Apache Kafka Connect
A guide to Apache Kafka Connect, the scalable, resilient integration framework within the Kafka ecosystem designed to stream data reliably between Kafka and external databases, key-value stores, and cloud storage systems.
Standardizing the Ingestion Pipeline
Apache Kafka is the nervous system of the modern data architecture, reliably buffering and distributing high-throughput event streams. However, getting data into Kafka from source databases, and getting data out of Kafka into target data warehouses or lakehouses, historically required writing custom producer and consumer applications.
Writing a custom Java or Python application to read from a PostgreSQL database and write to Kafka sounds simple, but productionizing it is complex. You have to handle offset management (tracking what was read), fault tolerance (what happens if the application crashes), schema evolution, distributed scaling, and error handling.
Apache Kafka Connect solves this by providing a standardized, scalable framework for connecting Kafka with external systems. Instead of writing custom code, data engineers use pre-built “Connectors” and configure them via JSON. Kafka Connect handles the complex distributed systems problems: load balancing, fault tolerance, offset management, and scaling across a cluster of worker nodes.
Source and Sink Connectors
Kafka Connect operates using two types of connectors:
Source Connectors: Pull data from an external system and write it to a Kafka topic. A prime example is Debezium, a powerful CDC (Change Data Capture) source connector. Debezium connects to a database (like MySQL or PostgreSQL), reads the database’s transaction log (binlog/WAL), and streams every INSERT, UPDATE, and DELETE event into a Kafka topic in real-time, without impacting the database’s query performance.
Sink Connectors: Read data from a Kafka topic and push it to an external system. Examples include the Elasticsearch Sink Connector (streaming logs into an ELK stack for search), the JDBC Sink Connector (writing streaming aggregations into a relational database), or the Amazon S3 / Apache Iceberg Sink Connectors.
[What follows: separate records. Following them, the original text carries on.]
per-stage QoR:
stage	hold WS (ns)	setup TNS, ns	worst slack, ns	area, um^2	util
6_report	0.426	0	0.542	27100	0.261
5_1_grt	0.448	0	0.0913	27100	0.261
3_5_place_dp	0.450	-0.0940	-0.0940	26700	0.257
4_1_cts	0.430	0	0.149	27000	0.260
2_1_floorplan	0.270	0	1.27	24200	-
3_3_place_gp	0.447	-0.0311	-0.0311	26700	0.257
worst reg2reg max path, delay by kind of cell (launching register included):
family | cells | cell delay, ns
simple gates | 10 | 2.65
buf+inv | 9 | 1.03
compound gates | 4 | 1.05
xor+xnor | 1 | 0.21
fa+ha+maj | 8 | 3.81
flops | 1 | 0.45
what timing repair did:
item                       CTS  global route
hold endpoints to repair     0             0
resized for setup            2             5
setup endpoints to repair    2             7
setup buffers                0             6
File: config.mk
export PLATFORM = sky130hd
export DESIGN_NAME = lj_div_step
export DESIGN_NICKNAME = d
export VERILOG_FILES = /design/src/hw/rtl/lennard_jones_pair_energy_unit_assert.svh /design/src/hw/rtl/lj_pkg.sv /design/src/hw/rtl/lj_div_step.sv
export SDC_FILE = /design/constraint.sdc
export NUM_CORES = 1
export LEC_CHECK = 0
export BUFFER_PORTS_ARGS = -buffer_cell sky130_fd_sc_hd__buf_2
export CAP_MARGIN = 0
export CORE_ASPECT_RATIO = 0.9
export CORE_MARGIN = 2
export CORE_UTILIZATION = 35
export CTS_BUF_LIST = sky130_fd_sc_hd__clkbuf_8
export CTS_CLUSTER_DIAMETER = 80
export CTS_CLUSTER_SIZE = 40
export DETAILED_ROUTE_END_ITERATION = 16
export HOLD_SLACK_MARGIN = 0.06
export PLACE_DENSITY = 0.57
export SLEW_MARGIN = 0
export SYNTH_ARGS = -nofsm -noshare
export SYNTH_HDL_FRONTEND = slang
export SYNTH_SLANG_ARGS = --single-unit
File: constraint.sdc
create_clock -name clk -period 2.01 [get_ports clk]
set_input_delay 0.1005 -clock clk [delete_from_list [all_inputs] [get_ports clk]]
set_output_delay 0.1005 -clock clk [all_outputs]
set_load 0.005 [all_outputs]
--- config.mk ---
export PLATFORM = sky130hd
export DESIGN_NAME = pru_recon
export DESIGN_NICKNAME = d
export VERILOG_FILES = /design/src/rtl/pru_pkg.sv /design/src/rtl/pru_recon.sv
export VERILOG_INCLUDE_DIRS = /design/src /design/src/rtl
export SDC_FILE = /design/constraint.sdc
export NUM_CORES = 1
export LEC_CHECK = 0
export BUFFER_PORTS_ARGS = -buffer_cell sky130_fd_sc_hd__buf_4
export CORE_MARGIN = 10
export CORE_UTILIZATION = 35
export CTS_CLUSTER_SIZE = 20
export DETAILED_ROUTE_END_ITERATION = 6
export PLACE_DENSITY_LB_ADDON = 0.15
export RECOVER_POWER = 100
export SLEW_MARGIN = 15
export SYNTH_ARGS = -nofsm -noshare
export SYNTH_HDL_FRONTEND = slang
export SYNTH_SLANG_ARGS = --single-unit
--- constraint.sdc ---
create_clock -name clock -period 15.6 [get_ports clock]
set_clock_uncertainty 0.05 [all_clocks]
set_input_delay 3.12 -clock clock [delete_from_list [all_inputs] [get_ports clock]]
set_output_delay 3.12 -clock clock [all_outputs]
set_load 0.01 [all_outputs]
$ cat src/rtl/png_row_unfilter_top_assert.svh
// Assertion macros shared by the scanline reconstruction RTL
`ifndef PNG_ROW_UNFILTER_TOP_ASSERT_SVH
`define PNG_ROW_UNFILTER_TOP_ASSERT_SVH

// Check a consequent in the same cycle as its antecedent
`define PRU_ASSERT_SAME(lbl, clk, rst, ante, cons, msg) \
   lbl: assert property (@(posedge clk) disable iff (rst) (ante) |-> (cons)) \
      else $error(msg);

// Check a consequent in the cycle after its antecedent
`define PRU_ASSERT_NEXT(lbl, clk, rst, ante, cons, msg) \
   lbl: assert property (@(posedge clk) disable iff (rst) (ante) |=> (cons)) \
      else $error(msg);

`endif

$ cat src/rtl/pru_pkg.sv
// Package: shared types, constants and predictor functions for the unfilter
`default_nettype none

package pru_pkg;

   localparam int unsigned PIX_W          = 8;
   localparam int unsigned ROW_WIDTH_W    = 13;
   localparam logic [ROW_WIDTH_W-1:0] ROW_WIDTH_RESET = 13'd320;

   typedef enum logic [2:0] {
      FLT_NONE  = 3'd0,
      FLT_SUB   = 3'd1,
      FLT_UP    = 3'd2,
      FLT_AVG   = 3'd3,
      FLT_PAETH = 3'd4
   } filter_kind_type;

   // Per-pixel command from the sequencer to the reconstruction stage
   typedef struct packed {
      logic [PIX_W-1:0] data;
      filter_kind_type  filter;
      logic             first_row;
      logic             col_zero;
      logic             row_end;
   } pix_cmd_type;

   // Unknown filter codes fall back to None
   function automatic filter_kind_type decode_filter(input logic [PIX_W-1:0] code);
      filter_kind_type kind;
      kind = FLT_NONE;
      if (code[PIX_W-1:3] == '0 && code[2:0] <= FLT_PAETH) begin
         kind = filter_kind_type'(code[2:0]);
      end
      return kind;
   endfunction

   // Paeth predictor, tie order left, up, upper-left
   function automatic logic [PIX_W-1:0] paeth_pred(input logic [PIX_W-1:0] a,
                                                   input logic [PIX_W-1:0] b,
                                                   input logic [PIX_W-1:0] c);
      logic signed [PIX_W+1:0] da;
      logic signed [PIX_W+1:0] db;
      logic signed [PIX_W+1:0] dc;
      logic        [PIX_W+1:0] pa;
      logic        [PIX_W+1:0] pb;
      logic        [PIX_W+1:0] pc;
      logic        [PIX_W-1:0] pick;
      da = $signed({2'b00, b}) - $signed({2'b00, c});
      db = $signed({2'b00, a}) - $signed({2'b00, c});
      dc = $signed({2'b00, a}) + $signed({2'b00, b}) - $signed({1'b0, c, 1'b0});
      pa = (da < 0) ? (PIX_W+2)'(-da) : (PIX_W+2)'(da);
      pb = (db < 0) ? (PIX_W+2)'(-db) : (PIX_W+2)'(db);
      pc = (dc < 0) ? (PIX_W+2)'(-dc) : (PIX_W+2)'(dc);
      if (pa <= pb && pa <= pc) begin
         pick = a;
      end else if (pb <= pc) begin
         pick = b;
      end else begin
         pick = c;
      end
      return pick;
   endfunction

endpackage

`default_nettype wire

$ cat src/rtl/pru_seq.sv
// Row sequencer: filter byte decode, column tracking, line store read issue
`default_nettype none

module pru_seq #(
   parameter int unsigned MAX_WIDTH = 4096,
   localparam int unsigned AW = (MAX_WIDTH > 1) ? $clog2(MAX_WIDTH) : 1
) (
   input  wire logic                              clock,
   input  wire logic                              reset,
   input  wire logic                              req_valid,
   output logic                                   req_ready,
   input  wire logic [pru_pkg::PIX_W-1:0]         req_data_byte,
   input  wire logic                              req_start_image,
   input  wire logic                              csr_valid,
   output logic                                   csr_ready,
   input  wire logic [pru_pkg::ROW_WIDTH_W-1:0]   csr_row_width,
   input  wire logic                              s1_free,
   output logic                                   cmd_valid,
   output pru_pkg::pix_cmd_type                   cmd,
   output logic [AW-1:0]                          cmd_addr,
   output logic                                   rd_en
);

   import pru_pkg::*;

   localparam int unsigned CMPW = ((AW + 1 > ROW_WIDTH_W) ? AW + 1 : ROW_WIDTH_W) + 1;

   logic [ROW_WIDTH_W-1:0] row_width_ff, row_width_in;
   logic [AW-1:0]          column_ff, column_in;
   logic                   awaiting_ff, awaiting_in;
   logic                   first_row_ff, first_row_in;
   filter_kind_type        filter_ff, filter_in;

   logic            accept;
   logic            first_eff;
   logic            await_eff;
   logic [CMPW-1:0] width_sat;
   logic [CMPW-1:0] col_next;
   logic            last;

   assign req_ready = s1_free;
   assign csr_ready = 1'b1;
   assign accept    = req_valid & s1_free;
   assign first_eff = req_start_image | first_row_ff;
   assign await_eff = req_start_image | awaiting_ff;

   // saturate width to 1..MAX_WIDTH
   always_comb begin
      if (row_width_ff == '0) begin
         width_sat = CMPW'(1);
      end else if (CMPW'(row_width_ff) > CMPW'(MAX_WIDTH)) begin
         width_sat = CMPW'(MAX_WIDTH);
      end else begin
         width_sat = CMPW'(row_width_ff);
      end
   end

   assign col_next = CMPW'(column_ff) + CMPW'(1);
   assign last     = (col_next >= width_sat);

   always_comb begin
      row_width_in = row_width_ff;
      column_in    = column_ff;
      awaiting_in  = awaiting_ff;
      first_row_in = first_row_ff;
      filter_in    = filter_ff;
      if (csr_valid) begin
         row_width_in = csr_row_width;
      end
      if (accept) begin
         if (await_eff) begin
            filter_in    = decode_filter(req_data_byte);
            column_in    = '0;
            awaiting_in  = 1'b0;
            first_row_in = first_eff;
         end else if (last) begin
            column_in    = '0;
            awaiting_in  = 1'b1;
            first_row_in = 1'b0;
         end else begin
            column_in    = AW'(col_next);
            first_row_in = first_eff;
         end
      end
   end

   always_ff @(posedge clock) begin
      if (reset) begin
         row_width_ff <= ROW_WIDTH_RESET;
         column_ff    <= '0;
         awaiting_ff  <= 1'b1;
         first_row_ff <= 1'b1;
         filter_ff    <= FLT_NONE;
      end else begin
         row_width_ff <= row_width_in;
         column_ff    <= column_in;
         awaiting_ff  <= awaiting_in;
         first_row_ff <= first_row_in;
         filter_ff    <= filter_in;
      end
   end

   assign cmd_valid = accept & ~await_eff;
   assign rd_en     = cmd_valid & ~first_eff;
   assign cmd_addr  = column_ff;
   assign cmd       = '{data:      req_data_byte,
                        filter:    filter_ff,
                        first_row: first_eff,
                        col_zero:  (column_ff == '0),
                        row_end:   last};

endmodule

`default_nettype wire
[src/rtl/lwbs_ctrl.sv]
// ----------------------------------------------------------------------------
// Longest window of bounded spread: controller
// Sequences tail pops, the push, head pops and the result hand-off per word.
// ----------------------------------------------------------------------------
module lwbs_ctrl (
	input  logic                   clk,
	input  logic                   arst_n,
	input  logic                   in_valid,
	output logic                   in_ready,
	input  lwbs_pkg::lwbs_status_t status,
	output lwbs_pkg::lwbs_cmd_t    cmd
);

	lwbs_pkg::lwbs_state_t state_q, state_d;

	always_ff @(posedge clk or negedge arst_n) begin
		if (!arst_n) begin
			state_q <= lwbs_pkg::ST_IDLE;
		end else begin
			state_q <= state_d;
		end
	end

	always_comb begin
		state_d = state_q;
		unique case (state_q)
			lwbs_pkg::ST_IDLE: begin
				if (in_valid) begin
					state_d = status.full ? lwbs_pkg::ST_FIN : lwbs_pkg::ST_POP_RD;
				end
			end
			lwbs_pkg::ST_POP_RD: begin
				state_d = lwbs_pkg::ST_POP_CMP;
			end
			lwbs_pkg::ST_POP_CMP: begin
				state_d = status.pop_any ? lwbs_pkg::ST_POP_RD : lwbs_pkg::ST_PUSH;
			end
			lwbs_pkg::ST_PUSH: begin
				state_d = lwbs_pkg::ST_SHR_RD;
			end
			lwbs_pkg::ST_SHR_RD: begin
				state_d = lwbs_pkg::ST_SHR_CMP;
			end
			lwbs_pkg::ST_SHR_CMP: begin
				state_d = status.shr_pop ? lwbs_pkg::ST_SHR_RD : lwbs_pkg::ST_FIN;
			end
			lwbs_pkg::ST_FIN: begin
				if (status.out_free) begin
					state_d = lwbs_pkg::ST_IDLE;
				end
			end
			default: begin
				state_d = lwbs_pkg::ST_IDLE;
			end
		endcase
	end

	always_comb begin
		cmd      = '0;
		in_ready = 1'b0;
		unique case (state_q)
			lwbs_pkg::ST_IDLE: begin
				in_ready = 1'b1;
				cmd.take = in_valid;
			end
			lwbs_pkg::ST_POP_RD: begin
				cmd.rd_tail = 1'b1;
			end
			lwbs_pkg::ST_POP_CMP: begin
				cmd.pop_eval = 1'b1;
			end
			lwbs_pkg::ST_PUSH: begin
				cmd.push = 1'b1;
			end
			lwbs_pkg::ST_SHR_RD: begin
				cmd.rd_tail = 1'b0;
			end
			lwbs_pkg::ST_SHR_CMP: begin
				cmd.shr_eval = 1'b1;
			end
			lwbs_pkg::ST_FIN: begin
				cmd.finish = status.out_free;
			end
			default: begin
				cmd = '0;
			end
		endcase
	end

endmodule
Kafka Connect in the Lakehouse Architecture
In a real-time streaming lakehouse architecture, Kafka Connect provides the critical “first mile” and “last mile” of the pipeline without requiring custom stream-processing code.
The First Mile (CDC to Kafka): A Debezium Source Connector is configured to monitor the company’s production transactional database. As customers place orders, the connector instantly captures the database changes and streams them into a Kafka topic (raw_orders_cdc).
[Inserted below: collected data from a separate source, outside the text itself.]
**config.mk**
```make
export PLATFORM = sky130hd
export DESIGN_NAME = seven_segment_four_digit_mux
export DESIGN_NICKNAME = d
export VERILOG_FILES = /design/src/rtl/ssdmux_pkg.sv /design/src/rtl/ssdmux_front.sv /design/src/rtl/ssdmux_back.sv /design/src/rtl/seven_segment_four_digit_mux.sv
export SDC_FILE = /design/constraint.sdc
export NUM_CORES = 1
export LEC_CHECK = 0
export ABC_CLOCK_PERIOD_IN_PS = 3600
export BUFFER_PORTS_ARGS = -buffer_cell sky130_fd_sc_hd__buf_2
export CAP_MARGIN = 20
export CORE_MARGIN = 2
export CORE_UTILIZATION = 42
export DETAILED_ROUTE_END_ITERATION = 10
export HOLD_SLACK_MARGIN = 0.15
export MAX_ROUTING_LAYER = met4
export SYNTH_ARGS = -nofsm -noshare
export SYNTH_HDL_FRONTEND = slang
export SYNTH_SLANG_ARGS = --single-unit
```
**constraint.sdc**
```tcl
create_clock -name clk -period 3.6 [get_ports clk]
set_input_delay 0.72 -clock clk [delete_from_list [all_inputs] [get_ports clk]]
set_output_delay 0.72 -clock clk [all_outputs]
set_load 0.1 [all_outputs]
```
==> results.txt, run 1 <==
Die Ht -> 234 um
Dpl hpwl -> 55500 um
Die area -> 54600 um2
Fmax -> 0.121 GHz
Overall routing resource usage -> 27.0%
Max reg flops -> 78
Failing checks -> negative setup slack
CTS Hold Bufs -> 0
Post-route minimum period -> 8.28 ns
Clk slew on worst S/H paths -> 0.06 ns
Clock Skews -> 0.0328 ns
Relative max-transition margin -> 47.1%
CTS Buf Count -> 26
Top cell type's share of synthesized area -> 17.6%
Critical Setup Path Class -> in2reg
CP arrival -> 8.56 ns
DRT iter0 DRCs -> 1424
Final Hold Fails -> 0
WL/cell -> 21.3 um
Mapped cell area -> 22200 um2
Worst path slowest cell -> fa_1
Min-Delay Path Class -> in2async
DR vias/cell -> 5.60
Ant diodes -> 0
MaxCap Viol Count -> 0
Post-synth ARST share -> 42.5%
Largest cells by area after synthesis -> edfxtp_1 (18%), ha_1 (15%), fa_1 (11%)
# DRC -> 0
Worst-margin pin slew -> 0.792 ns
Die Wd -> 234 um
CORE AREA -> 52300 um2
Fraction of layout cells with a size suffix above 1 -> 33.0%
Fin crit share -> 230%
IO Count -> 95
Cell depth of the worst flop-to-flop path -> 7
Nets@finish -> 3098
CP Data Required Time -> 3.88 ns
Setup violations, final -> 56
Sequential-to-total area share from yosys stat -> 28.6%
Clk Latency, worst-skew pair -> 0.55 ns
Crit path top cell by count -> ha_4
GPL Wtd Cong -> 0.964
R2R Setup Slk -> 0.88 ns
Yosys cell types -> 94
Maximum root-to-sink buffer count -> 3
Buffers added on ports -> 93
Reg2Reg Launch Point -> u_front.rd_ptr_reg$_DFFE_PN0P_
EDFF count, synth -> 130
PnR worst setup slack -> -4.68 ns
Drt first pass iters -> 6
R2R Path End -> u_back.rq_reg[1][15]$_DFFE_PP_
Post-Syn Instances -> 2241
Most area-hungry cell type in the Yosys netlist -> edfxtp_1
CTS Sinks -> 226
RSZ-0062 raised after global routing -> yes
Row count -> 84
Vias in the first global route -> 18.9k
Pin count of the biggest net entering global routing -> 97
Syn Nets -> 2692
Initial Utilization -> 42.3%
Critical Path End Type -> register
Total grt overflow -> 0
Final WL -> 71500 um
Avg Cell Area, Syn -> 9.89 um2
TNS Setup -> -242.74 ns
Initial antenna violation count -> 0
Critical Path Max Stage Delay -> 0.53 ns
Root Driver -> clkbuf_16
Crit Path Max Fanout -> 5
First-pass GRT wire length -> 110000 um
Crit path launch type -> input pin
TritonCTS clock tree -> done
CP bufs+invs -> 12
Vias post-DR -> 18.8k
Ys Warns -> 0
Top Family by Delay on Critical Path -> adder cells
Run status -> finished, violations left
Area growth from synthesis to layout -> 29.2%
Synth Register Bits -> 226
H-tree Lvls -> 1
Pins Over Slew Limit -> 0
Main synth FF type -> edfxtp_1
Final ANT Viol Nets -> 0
--- src/hw/rtl/nccf_cell.sv ---
// One centroid cell: holds a centroid, measures the distance and keeps the running best.
`timescale 1ns / 1ps
module nccf_cell
    import nccf_pkg::*;
#(
    parameter int CELL_IDX = 0
) (
    input  logic                 clk,
    input  logic                 rst_n,
    input  logic                 cfg_we,
    input  logic [CFG_IDX_W-1:0] cfg_index,
    input  logic [CENTER_W-1:0]  cfg_data,
    input  logic                 in_valid,
    output logic                 in_ready,
    input  item_t                in_item,
    output logic                 out_valid,
    input  logic                 out_ready,
    output item_t                out_item
);

    localparam bit WRITABLE = (CELL_IDX < NUM_REGS);
    localparam bit FIRST    = (CELL_IDX == 0);
    localparam logic [CENTER_W-1:0] INIT = center_init(CELL_IDX);
    localparam logic [CFG_IDX_W-1:0] MY_INDEX = CFG_IDX_W'(CELL_IDX);

    logic [CENTER_W-1:0] center_reg;
    logic                a_valid_reg;
    item_t               a_item_reg;
    logic [SQ_W-1:0]     sq_x_reg, sq_y_reg, sq_z_reg;
    logic                b_valid_reg;
    item_t               b_item_reg;

    logic                a_en, b_en;
    logic [COORD_W-1:0]  dx, dy, dz;
    logic [DIST_W-1:0]   sum_dist;
    item_t               b_item_next;

    assign b_en     = !b_valid_reg || out_ready;
    assign a_en     = !a_valid_reg || b_en;
    assign in_ready = a_en;

    assign dx = abs_diff(in_item.x, center_reg[3*COORD_W-1:2*COORD_W]);
    assign dy = abs_diff(in_item.y, center_reg[2*COORD_W-1:COORD_W]);
    assign dz = abs_diff(in_item.z, center_reg[COORD_W-1:0]);

    assign sum_dist = DIST_W'(sq_x_reg) + DIST_W'(sq_y_reg) + DIST_W'(sq_z_reg);

    always_comb
    begin
        b_item_next = a_item_reg;
        // strict less-than keeps the lowest index on ties
        if (FIRST || (sum_dist < a_item_reg.best_dist))
        begin
            b_item_next.best_dist = sum_dist;
            b_item_next.best_idx  = IDX_W'(CELL_IDX);
        end
    end

    always_ff @(posedge clk or negedge rst_n)
    begin
        if (!rst_n)
        begin
            center_reg  <= INIT;
            a_valid_reg <= 1'b0;
            b_valid_reg <= 1'b0;
        end
        else
        begin
            if (WRITABLE && cfg_we && (cfg_index == MY_INDEX))
            begin
                center_reg <= cfg_data;
            end
            if (a_en)
            begin
                a_valid_reg <= in_valid;
            end
            if (b_en)
            begin
                b_valid_reg <= a_valid_reg;
            end
        end
    end

    always_ff @(posedge clk)
    begin
        if (a_en && in_valid)
        begin
            a_item_reg <= in_item;
            sq_x_reg   <= dx * dx;
            sq_y_reg   <= dy * dy;
            sq_z_reg   <= dz * dz;
        end
        if (b_en && a_valid_reg)
        begin
            b_item_reg <= b_item_next;
        end
    end

    assign out_valid = b_valid_reg;
    assign out_item  = b_item_reg;

endmodule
The Stream Processing Layer: Apache Flink reads the raw_orders_cdc topic, enriches the data, performs aggregations, and writes the processed results to an output topic (enriched_orders).
The Last Mile (Kafka to Iceberg): A Kafka Connect Iceberg Sink Connector (or a Flink sink) reads the enriched_orders topic and continuously writes the data into Apache Iceberg tables in object storage. The sink connector handles the complex mechanics of buffering records, writing Parquet files, and committing Iceberg snapshots at regular intervals.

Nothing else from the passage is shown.